Error: More than one R version specified in languages section.
[*coble] Error in creating recipe, please correct input before resuming.
# Optionally pull in the ready-completed template
coble template --recipe tutorials/sylver/sylver.cbl --flavour sylver
# Then build
coble build --recipe tutorials/sylver/sylver.cbl --env my-env
Final version: tutorials/sylver/sylver.cbl
#######################################
# COBLE:Reproducible environment yaml, (c) ICR 2026
#######################################
coble:
- environment: coble-env
channels:
# note the reverse order of priority
- r
- bioconda
- conda-forge
- defaults
languages:
- r-base=3.6.0@r
flags:
- dependencies: NA
- compile-tools: 13.1
- build-tools: false
- priority: strict
- channel: bioconda
- channel: conda-forge
r-conda:
- BiocManager
- remotes
- tidyverse=1.3.1
- effsize=0.8.1
- magrittr=2.0.1
- tidyverse=1.3.1
- ggplot2
- ggrepel=0.9.1
- VennDiagram=1.6.20
bioc-conda:
- affy=1.64.0
- fgsea=1.12.0
- GSVA=1.34.0
- org.Hs.eg.db=3.10.0
r-package:
- survival=3.2-11
bioc-package:
- limma=3.42.2
4. Tracking the output logs¶
Now we are running we can track the logs.

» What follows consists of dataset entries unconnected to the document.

==> src/rtl/can_mode_seq.sv <==
module can_mode_seq #(
  parameter int ADDR_W = 8,
  parameter int BRP_W  = 8
) (
  input  logic              clk,
  input  logic              rst_n,
  input  logic              wr_en,
  input  logic [ADDR_W-1:0] addr,
  input  logic [31:0]       wdata,
  output logic [31:0]       rdata,
  input  logic              bus_off,
  output logic              engine_en,
  output logic              loopback,
  output logic [BRP_W-1:0]  brp,
  output logic [3:0]        tseg1,
  output logic [2:0]        tseg2,
  output logic [1:0]        sjw
);

  localparam logic [ADDR_W-1:0] A_CTRL = ADDR_W'(8'h00);
  localparam logic [ADDR_W-1:0] A_MSEL = ADDR_W'(8'h04);
  localparam logic [ADDR_W-1:0] A_BRP  = ADDR_W'(8'h08);
  localparam logic [ADDR_W-1:0] A_TIM  = ADDR_W'(8'h0C);
  localparam logic [ADDR_W-1:0] A_STAT = ADDR_W'(8'h18);
  localparam int TIM_W = 9;

  localparam logic [3:0] M_CFG   = 4'b0001;
  localparam logic [3:0] M_LOOP  = 4'b0010;
  localparam logic [3:0] M_SLEEP = 4'b0100;
  localparam logic [3:0] M_NORM  = 4'b1000;

  logic             en_q;
  logic [1:0]       sel_q;
  logic [BRP_W-1:0] brp_q;
  logic [TIM_W-1:0] tim_q;
  logic [3:0]       mode_q;
  logic [3:0]       mode_nx;
  logic             srst;
  logic             in_cfg;

  assign srst   = bus_off | (wr_en && addr == A_CTRL && wdata[0]);
  assign in_cfg = mode_q[0];

  always_comb begin
    if (!en_q)         mode_nx = M_CFG;
    else if (sel_q[1]) mode_nx = M_LOOP;
    else if (sel_q[0]) mode_nx = M_SLEEP;
    else               mode_nx = M_NORM;
  end

  always_ff @(posedge clk or negedge rst_n) begin
    if (!rst_n) begin
      en_q   <= 1'b0;
      sel_q  <= '0;
      brp_q  <= '0;
      tim_q  <= '0;
      mode_q <= M_CFG;
    end else if (srst) begin
      en_q   <= 1'b0;
      sel_q  <= '0;
      brp_q  <= '0;
      tim_q  <= '0;
      mode_q <= M_CFG;
    end else begin
      mode_q <= mode_nx;
      if (wr_en && addr == A_CTRL) en_q  <= wdata[1];
      if (wr_en && addr == A_MSEL) sel_q <= wdata[1:0];
      if (wr_en && addr == A_BRP && in_cfg) brp_q <= wdata[BRP_W-1:0];
      if (wr_en && addr == A_TIM && in_cfg) tim_q <= wdata[TIM_W-1:0];
    end
  end

  always_comb begin
    rdata = '0;
    case (addr)
      A_CTRL:  rdata[1]         = en_q;
      A_MSEL:  rdata[1:0]       = sel_q;
      A_BRP:   rdata[BRP_W-1:0] = brp_q;
      A_TIM:   rdata[TIM_W-1:0] = tim_q;
      A_STAT:  rdata[3:0]       = mode_q;
      default: rdata            = '0;
    endcase
  end

  assign engine_en = mode_q[1] | mode_q[3];
  assign loopback  = mode_q[1];
  assign brp       = brp_q;
  assign tseg1     = tim_q[3:0];
  assign tseg2     = tim_q[6:4];
  assign sjw       = tim_q[8:7];

  assert_one_mode_R6: assert property (@(posedge clk) disable iff (!rst_n)
    $countones(mode_q) == 1);

  assert_timing_locked_R8: assert property (@(posedge clk) disable iff (!rst_n)
    (wr_en && (addr == A_TIM || addr == A_BRP) && !mode_q[0] && !bus_off)
      |=> ($stable(tim_q) && $stable(brp_q)));

  assert_busoff_cfg_R10: assert property (@(posedge clk) disable iff (!rst_n)
    bus_off |=> (mode_q == M_CFG && !en_q && sel_q == 2'b00));

  assert_disable_cfg_R9: assert property (@(posedge clk) disable iff (!rst_n)
    !en_q |=> mode_q[0]);

  assert_enable_leaves_cfg_R3: assert property (@(posedge clk) disable iff (!rst_n)
    (en_q && !srst) |=> !mode_q[0]);

endmodule

==> config.mk <==
export PLATFORM = sky130hd
export DESIGN_NAME = can_mode_seq
export DESIGN_NICKNAME = d
export VERILOG_FILES = /design/src/rtl/can_mode_seq.sv
export SDC_FILE = /design/constraint.sdc
export NUM_CORES = 1
export LEC_CHECK = 0
export CAP_MARGIN = 20
export CORE_MARGIN = 2
export CORE_UTILIZATION = 41
export DETAILED_ROUTE_END_ITERATION = 7
export HOLD_SLACK_MARGIN = 0.06
export PLACE_DENSITY = 0.87
export SLEW_MARGIN = 20
export SYNTH_ARGS = -nofsm -noshare
export SYNTH_HDL_FRONTEND = slang
export SYNTH_SLANG_ARGS = --single-unit
==> constraint.sdc <==
create_clock -name clk -period 3.51 [get_ports clk]
set_input_delay 0.5265 -clock clk [delete_from_list [all_inputs] [get_ports clk]]
set_output_delay 0.5265 -clock clk [all_outputs]
set_load 0.02 [all_outputs]
After elaboration in Yosys (flattened, before gate mapping)
Cells that the tools add are included.
{"block": "word_totals", "ff_bits": 24, "input_bits": 44, "word_cells": 40}
{"block": "op_classes", "n_eq_ne": 4, "mux": 17, "n_bitwise": 2, "reduce_logical": 12}
{"cell": "9-bit two-way mux", "n": 2}
{"cell": "8-bit by 4-bit equality test with 1-bit output, second input constant", "n": 2}
{"cell": "4-bit two-way mux", "n": 4}
{"cell": "8-bit two-way mux", "n": 2}
{"cell": "8-bit by 3-bit equality test with 1-bit output, second input constant", "n": 1}
{"cell": "8-bit by 5-bit equality test with 1-bit output, second input constant", "n": 1}
{"cell": "8-bit logical NOT", "n": 1}
{"cell": "4-bit one-hot mux with 2 select lines", "n": 1}
{"cell": "2-bit nonzero test", "n": 4}
{"cell": "1-bit logical AND", "n": 7}
{"cell": "2-bit one-hot mux with 3 select lines", "n": 1}
{"cell": "1-bit one-hot mux with 5 select lines", "n": 1}
{"cell": "2-bit two-way mux", "n": 2}
{"cell": "1-bit one-hot mux with 4 select lines", "n": 1}
{"cell": "1-bit two-way mux", "n": 3}
{"cell": "1-bit bitwise OR", "n": 2}

Longest topological paths before layout
Gate-level depths: netlist of the first run.
{"block": "logic_depth", "ltp_word": 5, "depth_mapped": 6, "depth_no_buf": 3}

Worst setup path before layout of the first run
No wires, ideal clock.
{"block": "synth_path", "kind": "input port to output port", "startpoint": "input addr[1]", "endpoint": "output rdata[0]", "arrival_time_ns": 1.803, "required_ns": 2.984, "path_slack_ns": 1.181, "cell_stages": 3, "path_cell_list": "nor3_1 nand3_1 o32ai_1"}
{"block": "synth_between", "elab_chain_len": 2, "word_cells_on_any_way": 5}
{"element": "start: declaration", "line": "8", "source": "input logic [ADDR_W-1:0] addr,"}
{"element": "8-bit by 5-bit equality test with 1-bit output, or another cell as far along", "line": "75", "source": "case (addr)"}
{"element": "1-bit one-hot mux with 4 select lines (*)", "line": "75"}
{"element": "end: declaration", "line": "10", "source": "output logic [31:0] rdata,"}
Mark *: on every way between the ends. The rest lies on a longest branch, timed or not.

Final worst setup path of the first run
{"block": "layout_path", "startpoint": "input addr[2]", "endpoint": "output rdata[1]"}
{"block": "layout_between", "elab_chain_len": 2, "word_cells_on_any_way": 6}
{"element": "8-bit by 5-bit equality test with 1-bit output, or another cell as far along", "line": "75"}
{"element": "1-bit one-hot mux with 5 select lines (*)", "line": "75"}
Marks and branches as above.

==> reports/summary.log, run 1 <==
INFO  outcome        status=finished, final reports clean
INFO  synth          synth_async_sr_flop_share=1.000
INFO  detailed_routing detailedRoute.firstIterationViolations=87
INFO  clocking       worst_skew_pair.late_latency=0.27ns
INFO  synth          synth-seq-cells=24
INFO  timing         timing.setup.tns=0ns
INFO  critical_path  criticalPathCategory=in2out
INFO  synth          synth.top_cell.area_share=0.3503
INFO  final_layout   num_antenna_cells=0
INFO  power_and_ir_drop ir_worst_vdd=0.1460mV
INFO  timing         clock_skew=0.001440ns
INFO  global_route   grt_pass1_wl=6223um
INFO  clocking       post_cts_hold_buffer_count=0
INFO  synth          post-synth-top-area-cell=dfrtp_1
INFO  critical_path  rr_endpoint=brp[1]
INFO  detailed_routing drc=0
INFO  critical_path  reg2reg_depth=3
INFO  global_route   antenna_found_initial=0
INFO  power_and_ir_drop combPwrFrac=0.160
INFO  detailed_routing route.antenna.remaining_nets=0
INFO  synth          number_of_enable_flip_flop_cells_after_synthesis=0
INFO  floorplan      die_area=0.004529sqmm
INFO  critical_path  r2r_slack=2.08ns
INFO  timing         timing.fmax=329.5MHz
INFO  timing         grt_setup_unrepaired=no
INFO  synth          synthTopCellsByArea=dfrtp_1, buf_4, o31ai_1
INFO  final_layout   filler_cell_count=368
INFO  final_layout   layout_cells_sized_above_1=0.1009
INFO  critical_path  critPathCaptureType=primary output
INFO  global_route   overall_overflow_remaining_after_global_route=0
INFO  timing         final_min_period_over_clock_period=0.8647
INFO  power_and_ir_drop switching_power_share_of_the_total=0.2577
INFO  critical_path  cp.arrival=2.51ns
INFO  power_and_ir_drop switching_power_total=0.1598mW
INFO  floorplan      effective_utilization_at_floorplan=0.4198
INFO  timing         tightestPinTransition=0.7452ns
INFO  critical_path  critical_path_fanout_max=6
INFO  power_and_ir_drop power.clock.fraction=0.393
INFO  floorplan      design.core.area=0.003914sqmm
INFO  synth          postSynthCellCount=179
INFO  timing         fin_crit=3.035ns
INFO  global_route   grt_pass1_vias=1300
INFO  power_and_ir_drop leakage=0.8042nW
INFO  synth          synth.distinct_cells=40
INFO  detailed_routing routed_via_density=5.586
INFO  timing         finalMaxSlewViolations=0
INFO  floorplan      rows=23
INFO  detailed_routing wirelength=4003um
INFO  placed_design  port_buffers=48
INFO  placed_design  post_dp_cell_area=0.002038sqmm
INFO  placed_design  gpl_wtd_cong=0.9340
INFO  detailed_routing wl_per_cell=14.94um
INFO  synth          synth_top_cells_by_count=buf_4, dfrtp_1, a21oi_1
INFO  floorplan      die_height=67.30um
INFO  placed_design  place_hpwl=2810um
INFO  clocking       cts_sinks=24
INFO  synth          synth.cell_area=0.001643sqmm
INFO  final_layout   postLayoutCellArea=0.002105sqmm
INFO  detailed_routing total_iterations_of_the_first_detailed_routing_run=4
INFO  global_route   grt_usage=0.1812
INFO  synth          yosysWarningCount=0
INFO  min_path       timing.hold.worst.class=in2async
INFO  critical_path  reg2reg_from=mode_q[0]
INFO  global_route   pin_count_of_the_biggest_net_entering_global_routing=25
INFO  clocking       clock_tree_from_tritoncts=built
INFO  clocking       cts_root_buf=clkbuf_8
INFO  power_and_ir_drop internal_power=0.4602mW
INFO  power_and_ir_drop power_density=294.6mW/mm^2
INFO  critical_path  critPathLaunchType=input port
INFO  floorplan      io_pins=95
INFO  timing         total_setup_violations_reported_at_the_end_of_the_flow=0
INFO  floorplan      die_w=67.30um
INFO  clocking       cts.path.max_buffers=2
INFO  clocking       postcts_setup_bufs=0
INFO  clocking       numCtsBuffers=3
INFO  timing         timing.slew.headroom=0.5032
INFO  detailed_routing route.vias.total=1497
INFO  power_and_ir_drop seq_power_share=0.446
INFO  synth          seq_area_frac_synth=0.3663
INFO  clocking       clock_tree.htree_level_count=1
INFO  clocking       cts.reportedPaths.clkPinSlew=0.08ns
INFO  synth          avg_inst_size_synth=9.178squm
INFO  synth          yosys_most_used_dff=dfrtp_1
INFO  final_layout   design.final.nets=263
INFO  timing         timing_hold_violations_final=0
INFO  final_layout   layout-area-overhead-vs-synth=28.10%
INFO  critical_path  worst_ep_required_time=2.98ns
INFO  clocking       post_cts_resize_count=0
INFO  run            max_cap_viol_count=0
[per-layer routing]
layer | wire length, um | up-vias | GRT usage
met1 | 1852 | 720 | 0.2720
li1 | - | 701 | -
met4 | 40 | 0 | 0.06378
met5 | 0 | - | 0
met2 | 1826 | 71 | 0.2636
met3 | 283 | 5 | 0.02833
[logic make-up after synthesis]
group	Yosys count	share of synthesized area
flip-flops	24	0.3663
multiplexers	9	0.06474
buffers and inverters	41	0.1660
AO/OA/AOI/OAI	46	0.1820
other	1	0.002283
AND/OR/NAND/NOR	58	0.2186
[placed cells by master (no fill, tap or decap), types with 3 or more instances in the layout]
master	Yosys	routed
a21oi_1	22	22
buf_4	23	4
clkbuf_8	0	3
clkdlybuf4s50_1	0	47
conb_1	1	23
dfrtp_1	23	23
mux2_2	3	3
mux2i_1	5	5
nand2_1	9	9
nand4_1	20	20
nor2_1	7	7
nor2b_1	3	3
nor4_1	3	3
o31ai_1	18	18
[flip-flops by register name, indices dropped and copies added, names as in the netlist]
| name | count |
|---|---|
| mode_q | 4 |
| en_q | 1 |
| brp | 8 |
| tim_q | 9 |
| sel_q | 2 |
[layout make-up]
cell class	count	area, sq um	area share
multi-input combinational	136	855.8	0.4067
sequential	24	601.8	0.2860
timing repair buffer	52	505.5	0.2402
tap	50	62.56	0.02973
clock buffer	3	41.29	0.01962
clock inverter	1	30.03	0.01427
inverter	2	7.507	0.003567
[power groups by stage]
stage / Combinational [mW] / Sequential, mW / Clock, mW
after floorplan: 0.0784 / 0.283 / 0
after global placement: 0.0981 / 0.282 / 0
after detailed placement: 0.0983 / 0.282 / 0
after CTS: 0.0988 / 0.277 / 0.245
after global routing: 0.107 / 0.277 / 0.254
final: 0.0992 / 0.277 / 0.244
[through the flow]
step	setup WS (ns)	total power, mW	util	hold slack (ns)	instances
after floorplan	1.181	0.3610	-	0.2309	201
after global placement	0.4789	0.3804	0.5208	0.4878	264
after detailed placement	0.4538	0.3806	0.5208	0.5036	264
after CTS	0.4521	0.6202	0.5390	0.5150	268
after global routing	0.3736	0.6379	0.5377	0.2597	268
final	0.4747	0.6199	0.5377	0.2290	268
[critical path, cell delays in order]
cell,delay [ns]
clkdlybuf4s50_1,0.64
mux4_2,0.56
a32oi_1,0.17
nor4_1,0.07
clkdlybuf4s50_1,0.54
[worst max-delay path by stage]
stage / to / slack [ns] / depth (start not counted) / start
final: rdata[1] / 0.47 / 5 / addr[2]
after global routing: rdata[6] / 0.37 / 6 / addr[1]
after CTS: rdata[1] / 0.45 / 5 / addr[2]
after detailed placement: rdata[1] / 0.45 / 5 / addr[2]
after global placement: rdata[1] / 0.48 / 5 / addr[2]
after floorplan: rdata[0] / 1.18 / 3 / addr[1]
Note: power is estimated with default switching activity, not from simulation.
==> run 2: changes to the inputs <==
--- a/config.mk
+++ b/config.mk
@@ -6,11 +6,13 @@
 export NUM_CORES = 1
 export LEC_CHECK = 0
 export CAP_MARGIN = 20
+export CELL_PAD_IN_SITES_DETAIL_PLACEMENT = 2
+export CELL_PAD_IN_SITES_GLOBAL_PLACEMENT = 2
 export CORE_MARGIN = 2
-export CORE_UTILIZATION = 41
+export CORE_UTILIZATION = 22
 export DETAILED_ROUTE_END_ITERATION = 7
 export HOLD_SLACK_MARGIN = 0.06
-export PLACE_DENSITY = 0.87
+export PLACE_DENSITY = 0.86
 export SLEW_MARGIN = 20
 export SYNTH_ARGS = -nofsm -noshare
 export SYNTH_HDL_FRONTEND = slang
==> run 2 against run 1 <==
Compared with the run above:
- critical path depth is the same
- power grew 1.7%
- die area grew 80%
- critical path type unchanged
- design area grew 3.3%
- sequential share of layout area shrank 0.91 points
- first-iteration DRC count shrank 41%
- register-to-register slack lost 0.06 ns
- worst hold slack gained 0.0025 ns
- highest routed layer unchanged
- flip-flop and latch count is the same
- via count grew 3.1%
- clock skew grew 0.0094 ns
==> reports/summary.log, run 2 (synthesis gave the netlist of run 1 again) <==
INFO  final_layout   postLayoutCellArea=0.002173sqmm [+3.3%]
INFO  detailed_routing drc=0 [unchanged]
INFO  clocking       clock_tree_from_tritoncts=built
INFO  detailed_routing route.antenna.remaining_nets=0 [unchanged]
INFO  clocking       cts.path.max_buffers=2 [unchanged]
INFO  final_layout   largest_register_ffs=9 [unchanged]
INFO  final_layout   layout.area.seq=601.8squm [unchanged]
INFO  global_route   busiest_layer=met2
INFO  floorplan      effective_utilization_at_floorplan=0.2265 [-0.1933]
INFO  timing         clock_skew=0.01080ns [+0.009362 ns]
INFO  global_route   met2_usage=0.2237 [-0.03993]
INFO  timing         timing_hold_violations_final=0 [unchanged]
INFO  critical_path  rr_endpoint=brp[7]
INFO  global_route   overall_overflow_remaining_after_global_route=0 [unchanged]
INFO  timing         post-route-worst-setup-slack=0.4714ns [-0.003357 ns]
INFO  final_layout   layout-area-overhead-vs-synth=32.29%
INFO  global_route   groute.layer.met1.usage=0.1713 [-0.1006]
INFO  clocking       numCtsBuffers=3 [unchanged]
INFO  critical_path  worstSetupStartpoint=addr[7]
INFO  clocking       cts_root_buf=clkbuf_8
INFO  placed_design  port_buffers=48 [unchanged]
INFO  critical_path  critPathCapture=rdata[0]
INFO  power_and_ir_drop ir_worst_vdd=0.1226mV [-16%]
INFO  critical_path  critPathLaunchType=input port
INFO  final_layout   final_cell_mix=clkdlybuf4s50_1, conb_1, dfrtp_1, a21oi_1, nand4_1
INFO  timing         timing.fmax=329.1MHz [-0.11%]
INFO  placed_design  place_hpwl=3993um [+42%]
INFO  floorplan      rows=31 [+35%]
INFO  timing         fin_crit=3.039ns [+0.003357 ns]
INFO  power_and_ir_drop power_density=290.0mW/mm^2 [-1.6%]
INFO  clocking       cts.reportedPaths.clkPinSlew=0.10ns [+0.02 ns]
INFO  final_layout   num_antenna_cells=0 [unchanged]
INFO  placed_design  gpl_wtd_cong=0.7632 [-18%]
INFO  final_layout   layout_cells_sized_above_1=0.1050 [+0.004105]
INFO  clocking       postcts_setup_bufs=0 [unchanged]
INFO  global_route   grt_usage=0.1320 [-0.04927]
INFO  clocking       post_cts_resize_count=0 [unchanged]
INFO  detailed_routing detailedRoute.firstIterationViolations=51 [-41%]
INFO  critical_path  cp.arrival=2.51ns [about the same]
INFO  final_layout   layout.core_utilization=0.2996 [-0.2381]
INFO  timing         grt_setup_unrepaired=no
INFO  final_layout   multiInputGateArea=855.8squm [unchanged]
INFO  global_route   grt_pass1_wl=8763um [+41%]
INFO  detailed_routing routed_via_density=4.855 [-13%]
INFO  timing         tightestPinTransition=0.8224ns [+0.07726 ns]
INFO  outcome        status=finished, final reports clean
INFO  final_layout   filler_cell_count=834 [+130%]
INFO  timing         fin_worst_hold_slack=0.2315ns [+0.002473 ns]
INFO  critical_path  critical_path_fanout_max=6 [unchanged]
INFO  clocking       cts_sinks=24 [unchanged]
INFO  critical_path  criticalPathCategory=in2out
INFO  run            max_cap_viol_count=0 [unchanged]
INFO  critical_path  reg2reg_depth=3 [unchanged]
INFO  critical_path  r2r_slack=2.02ns [-0.06 ns]
INFO  power_and_ir_drop leakage=0.8095nW [+0.66%]
INFO  global_route   antenna_found_initial=0 [unchanged]
INFO  floorplan      io_pins=95 [unchanged]
INFO  critical_path  reg2reg_from=mode_q[0]
INFO  timing         timing.setup.tns=0ns [unchanged]
INFO  detailed_routing total_iterations_of_the_first_detailed_routing_run=4 [unchanged]
INFO  timing         timing.slew.headroom=0.4517 [-0.05151]
INFO  critical_path  worst_ep_required_time=2.98ns [about the same]
INFO  global_route   pin_count_of_the_biggest_net_entering_global_routing=25 [unchanged]
INFO  timing         total_setup_violations_reported_at_the_end_of_the_flow=0 [unchanged]
INFO  final_layout   largest-register=tim_q
INFO  floorplan      die_height=90.42um [+34%]
INFO  floorplan      die_area=0.008175sqmm [+80%]
INFO  detailed_routing route.vias.total=1544 [+3.1%]
INFO  clocking       worst_skew_pair.late_latency=0.28ns [about the same]
INFO  clocking       clock_tree.htree_level_count=1 [unchanged]
INFO  timing         finalMaxSlewViolations=0 [unchanged]
INFO  min_path       timing.hold.worst.class=in2async
INFO  detailed_routing wl_per_cell=16.97um [+14%]
INFO  floorplan      design.core.area=0.007253sqmm [+85%]
INFO  critical_path  critPathCaptureType=primary output
INFO  global_route   groute.layer.met3.usage=0.02421 [-0.004126]
INFO  timing         final_min_period_over_clock_period=0.8657 [+0.0009564]
INFO  placed_design  post_dp_cell_area=0.002107sqmm [+3.4%]
INFO  clocking       post_cts_hold_buffer_count=0 [unchanged]
INFO  final_layout   design.final.nets=264 [+0.38%]
INFO  final_layout   final_common_cell=clkdlybuf4s50_1
INFO  floorplan      die_w=90.42um [+34%]
INFO  placed_design  pre_cts_ws=0.4931ns [+0.03931 ns]
INFO  detailed_routing wirelength=5396um [+35%]
INFO  global_route   grt_pass1_vias=1638 [+26%]
## run 2: cell types whose count changed in the layout (fill, tap and decap cells not counted)
cell / delta
buf_4: +1
## run 2: worst min path at each step
stage / startpoint / cells after the start / endpoint / slack [ns]
after global placement: sel_q[0] / 1 / mode_q[3] / 0.49
after global routing: rst_n / 1 / tim_q[8] / 0.26
after CTS: sel_q[0] / 1 / mode_q[3] / 0.53
final: rst_n / 1 / tim_q[3] / 0.23
after floorplan: rst_n / 0 / brp[0] / 0.23
after detailed placement: sel_q[0] / 1 / mode_q[3] / 0.50
## run 2: power by group
part / internal [mW] / switching (mW)
registers: 0.277 / 0.000258
clock network: 0.153 / 0.0979
logic: 0.0316 / 0.0712
## run 2: through the flow
stage / instances / power, mW
finish: 318 / 0.6302
global route: 318 / 0.6576
CTS: 318 / 0.6351
detailed placement: 314 / 0.3850
global placement: 314 / 0.3829
floorplan: 201 / 0.3610
## run 2: area by class of cell
type / count / share of cell area
clock inverters: 1 / 0.01382
flip-flops and latches: 24 / 0.2769
inverters: 2 / 0.003454
repair buffers: 53 / 0.2360
clock buffers: 3 / 0.01900
multi-input cells: 136 / 0.3938
well taps: 99 / 0.05700
## run 2: worst max-delay path, cell delays in order
cell and delay [ns]:
clkdlybuf4s50_1 0.54, nor2_1 0.25, nand3_1 0.18, o32ai_1 0.34, clkdlybuf4s50_1 0.67
## run 2: routing by layer
layer  vias to the layer above  part of all wire
met5                         -                 0
met3                         5             0.052
met1                       778              0.45
met2                        51              0.49
li1                        710                 -
met4                         0             0.013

- sylver.sh - the cbl transformed into a pure bash script that could be run instead
- sylver.log - each bash install cleans and runs here so you can track the stdout
- sylver.err - each bash line cleans the err file so you can track the current stderr
- sylver_summary.txt - after each install the logs are parsed for important info eg errors or dependencies. This is output along with the timings so you can keep an eye on the entire install here.